The electronics store TVs and More wants to know how many large screen television sets to order for the next monthly delivery. Past data show that this time of year, they sell an average of 36 large screen television sets per month, with a standard deviation of 8.
Problem 1. If they order 40 sets, what is the probability that they will run out of stock?
Problem 2. Given the cost of running out of stock and the storage cost of keeping too many, the manager decides to order enough TV sets to cover customer demands 90% of the time, i.e there should be 10% or less likelihood that they run out of stock. How many should they order?
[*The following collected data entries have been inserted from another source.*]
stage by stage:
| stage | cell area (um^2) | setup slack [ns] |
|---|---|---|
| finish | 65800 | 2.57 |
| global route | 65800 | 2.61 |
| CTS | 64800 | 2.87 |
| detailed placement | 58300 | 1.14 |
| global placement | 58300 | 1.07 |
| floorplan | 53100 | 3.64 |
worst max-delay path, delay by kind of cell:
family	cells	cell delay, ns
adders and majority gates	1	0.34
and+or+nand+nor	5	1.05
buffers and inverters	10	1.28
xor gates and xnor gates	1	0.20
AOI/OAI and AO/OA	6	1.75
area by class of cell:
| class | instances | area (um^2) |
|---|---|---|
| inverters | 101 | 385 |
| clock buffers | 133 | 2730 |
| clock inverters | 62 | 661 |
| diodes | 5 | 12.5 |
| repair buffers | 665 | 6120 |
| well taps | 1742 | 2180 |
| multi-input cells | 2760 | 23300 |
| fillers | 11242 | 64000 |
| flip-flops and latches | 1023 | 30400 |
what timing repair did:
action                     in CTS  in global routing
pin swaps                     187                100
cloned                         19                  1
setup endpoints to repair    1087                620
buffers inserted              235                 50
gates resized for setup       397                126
Context: an optimization exercise on an open-source flow, tuned for small area and a short achievable clock period. The choices shown serve that exercise and are no tape-out recipe. Only simulation tests tie the RTL to the original design; equivalence was not proved.

==> 03-11: inputs <==
// component
module component (
    input  wire         clk,
    input  wire         rst,
    input  wire [31:0]  fifo1_data_in,
    input  wire [31:0]  fifo2_data_in,
    input  wire [31:0]  fifo3_data_in,
    input  wire         fifo1_write_en,
    input  wire         fifo2_write_en,
    input  wire         fifo3_write_en,
    input  wire         fifo1_read_en,
    input  wire         fifo2_read_en,
    input  wire         fifo3_read_en,
    output wire [31:0]  result_out,
    output wire         fifo1_empty,
    output wire         fifo2_empty,
    output wire         fifo3_empty,
    output wire         fifo1_full,
    output wire         fifo2_full,
    output wire         fifo3_full
);
    wire [31:0] fifo1_next;
    wire [31:0] fifo2_next;
    wire [31:0] fifo3_next;
    fifo #(.DATA_WIDTH(32)) fifo1_inst (
        .clk(clk), .rst(rst),
        .wr_en(fifo1_write_en), .re_en(fifo1_read_en),
        .data_in(fifo1_data_in), .next_head(fifo1_next),
        .empty(fifo1_empty), .full(fifo1_full)
    );
    fifo #(.DATA_WIDTH(32)) fifo2_inst (
        .clk(clk), .rst(rst),
        .wr_en(fifo2_write_en), .re_en(fifo2_read_en),
        .data_in(fifo2_data_in), .next_head(fifo2_next),
        .empty(fifo2_empty), .full(fifo2_full)
    );
    fifo #(.DATA_WIDTH(32)) fifo3_inst (
        .clk(clk), .rst(rst),
        .wr_en(fifo3_write_en), .re_en(fifo3_read_en),
        .data_in(fifo3_data_in), .next_head(fifo3_next),
        .empty(fifo3_empty), .full(fifo3_full)
    );
    localparam NB = 182;   
    wire [NB-1:0] rows_next;
    reg  [NB-1:0] rows;
    multiplier #(.NB(NB)) mult_inst (
        .a(fifo1_next), .b(fifo2_next), .c(fifo3_next),
        .rows(rows_next)
    );
    always @ (posedge clk)
        rows <= rows_next;
    adder #(.NB(NB)) adder_inst (
        .rows(rows),
        .sum(result_out)
    );
endmodule
==> module fifo, before the edit <==
module fifo #(
    parameter DATA_WIDTH = 32
) (
    input  wire                   clk,
    input  wire                   rst,
    input  wire                   wr_en,
    input  wire                   re_en,
    input  wire [DATA_WIDTH-1:0]  data_in,
    output wire [DATA_WIDTH-1:0]  next_head,
    output wire                   empty,
    output wire                   full
);
    localparam MDEPTH = 14;
    reg [DATA_WIDTH-1:0] memory [0:MDEPTH-1];
    reg [DATA_WIDTH-1:0] head;       
    reg [DATA_WIDTH-1:0] second;     
    reg [3:0] wr_ptr;
    reg [3:0] rd_ptr;
    reg [4:0] count;
    reg empty_reg;
    reg full_reg;
    reg one_reg;                     
    reg two_reg;                     
    reg many_reg;                    
    integer i;
    wire wr_fire = wr_en && !full_reg;
    wire rd_fire = re_en && !empty_reg;
    wire ld_din  = wr_en && (empty_reg || (re_en && one_reg));
    wire ld_sec  = re_en && (two_reg || many_reg);
    wire sec_din = wr_en && ((one_reg && !re_en) || (two_reg && re_en));
    wire pop     = re_en && many_reg;
    wire push    = wr_fire && !ld_din && !sec_din;
    assign next_head = ld_din ? data_in : (ld_sec ? second : head);
    reg [DATA_WIDTH-1:0] mem_out;
    always @* begin
        mem_out = {DATA_WIDTH{1'b0}};
        for (i = 0; i < MDEPTH; i = i + 1)
            mem_out = mem_out | (memory[i] & {DATA_WIDTH{rd_ptr == i}});
    end
    wire [4:0] count_next = count + {4'd0, wr_fire} - {4'd0, rd_fire};
    always @ (posedge clk or posedge rst) begin
        if (rst) begin
            wr_ptr    <= 4'd0;
            rd_ptr    <= 4'd0;
            count     <= 5'd0;
            empty_reg <= 1'b1;
            full_reg  <= 1'b0;
            one_reg   <= 1'b0;
            two_reg   <= 1'b0;
            many_reg  <= 1'b0;
        end else begin
            if (push)
                wr_ptr <= (wr_ptr == MDEPTH - 1) ? 4'd0 : wr_ptr + 4'd1;
            if (pop)
                rd_ptr <= (rd_ptr == MDEPTH - 1) ? 4'd0 : rd_ptr + 4'd1;
            count     <= count_next;
            empty_reg <= (count_next == 5'd0);
            full_reg  <= (count_next == 5'd16);
            one_reg   <= (count_next == 5'd1);
            two_reg   <= (count_next == 5'd2);
            many_reg  <= (count_next >= 5'd3);
        end
    end
    always @ (posedge clk) begin
        head <= next_head;
        if (sec_din)
            second <= data_in;
        else if (pop)
            second <= mem_out;
        if (push)
            memory[wr_ptr] <= data_in;
    end
    assign empty = empty_reg;
    assign full  = full_reg;
endmodule
What follows belongs to an exercise in optimizing a design on an open flow for small area and a short achievable clock period; a production flow would make more cautious choices.
Only simulation tests tie the RTL to the original design; equivalence was not proved.
Power figures rest on the tool's default switching activity, not on a simulated workload.

==> flow/design.v <==
module rf_wsel(input e, input en, input d, input q, output y);
  assign y = (e & d) | (en & q);
endmodule
module rf_aoi222(input a0, input b0, input a1, input b1, input a2, input b2, output y);
  assign y = ~((a0 & b0) | (a1 & b1) | (a2 & b2));
endmodule
module rf_nand2(input a, input b, output y);
  assign y = ~(a & b);
endmodule
module rf_rbit(input [31:1] s, input [31:1] d, output yn, output yn2);
  wire [10:0] t;
  genvar i;
  generate for (i = 0; i < 10; i = i + 1) begin : g
    rf_aoi222 u(s[3*i+1], d[3*i+1], s[3*i+2], d[3*i+2], s[3*i+3], d[3*i+3], t[i]);
  end endgenerate
  rf_nand2 u31(s[31], d[31], t[10]);
  wire [2:0] o;
  c_nand4 n0(t[0], t[1], t[2], t[3], o[0]);
  c_nand4 n1(t[4], t[5], t[6], t[7], o[1]);
  c_nand3 n2(t[8], t[9], t[10], o[2]);
  c_nor3 n3(o[0], o[1], o[2], yn);
  c_nor3 n4(o[0], o[1], o[2], yn2);
endmodule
Knowing the average and SD of a process () gives us some understanding of what to expect. However, the sales situation above requires the computation of probabilities , or chances, as in the ``chance of demand exceeding 40''. This is where the normal curve is helpful. If the demand variable histogram is approximately bell-shaped, then the desired probability (area to the right of 40 under histogram) may be approximated using the normal curve (area to the right of 40 under normal curve). See the two graphs in Figure 4.1.
By ``demand following the normal curve'', we mean that in repeated observations past, present and future, the histogram of demand for TV sets will look like the histogram on the left of Figure 4.1. Or that the stem and leaf plot of n=100 future observations should look like Figure 4.2
Sometimes, we do have data-based evidence that the data histogram or stem-and-leaf will look like the normal curve. Height and GPA, for instance, is known to follow the normal curve quite closely (with documentation in published sources). At other times, we may need to rely on the normality assumption without the hard evidence, because it is often the easiest way to compute, at least approximately, desired probabilities. In any case, probabilities based on the normal curve should be treated as approximations of the true probabilities anyway.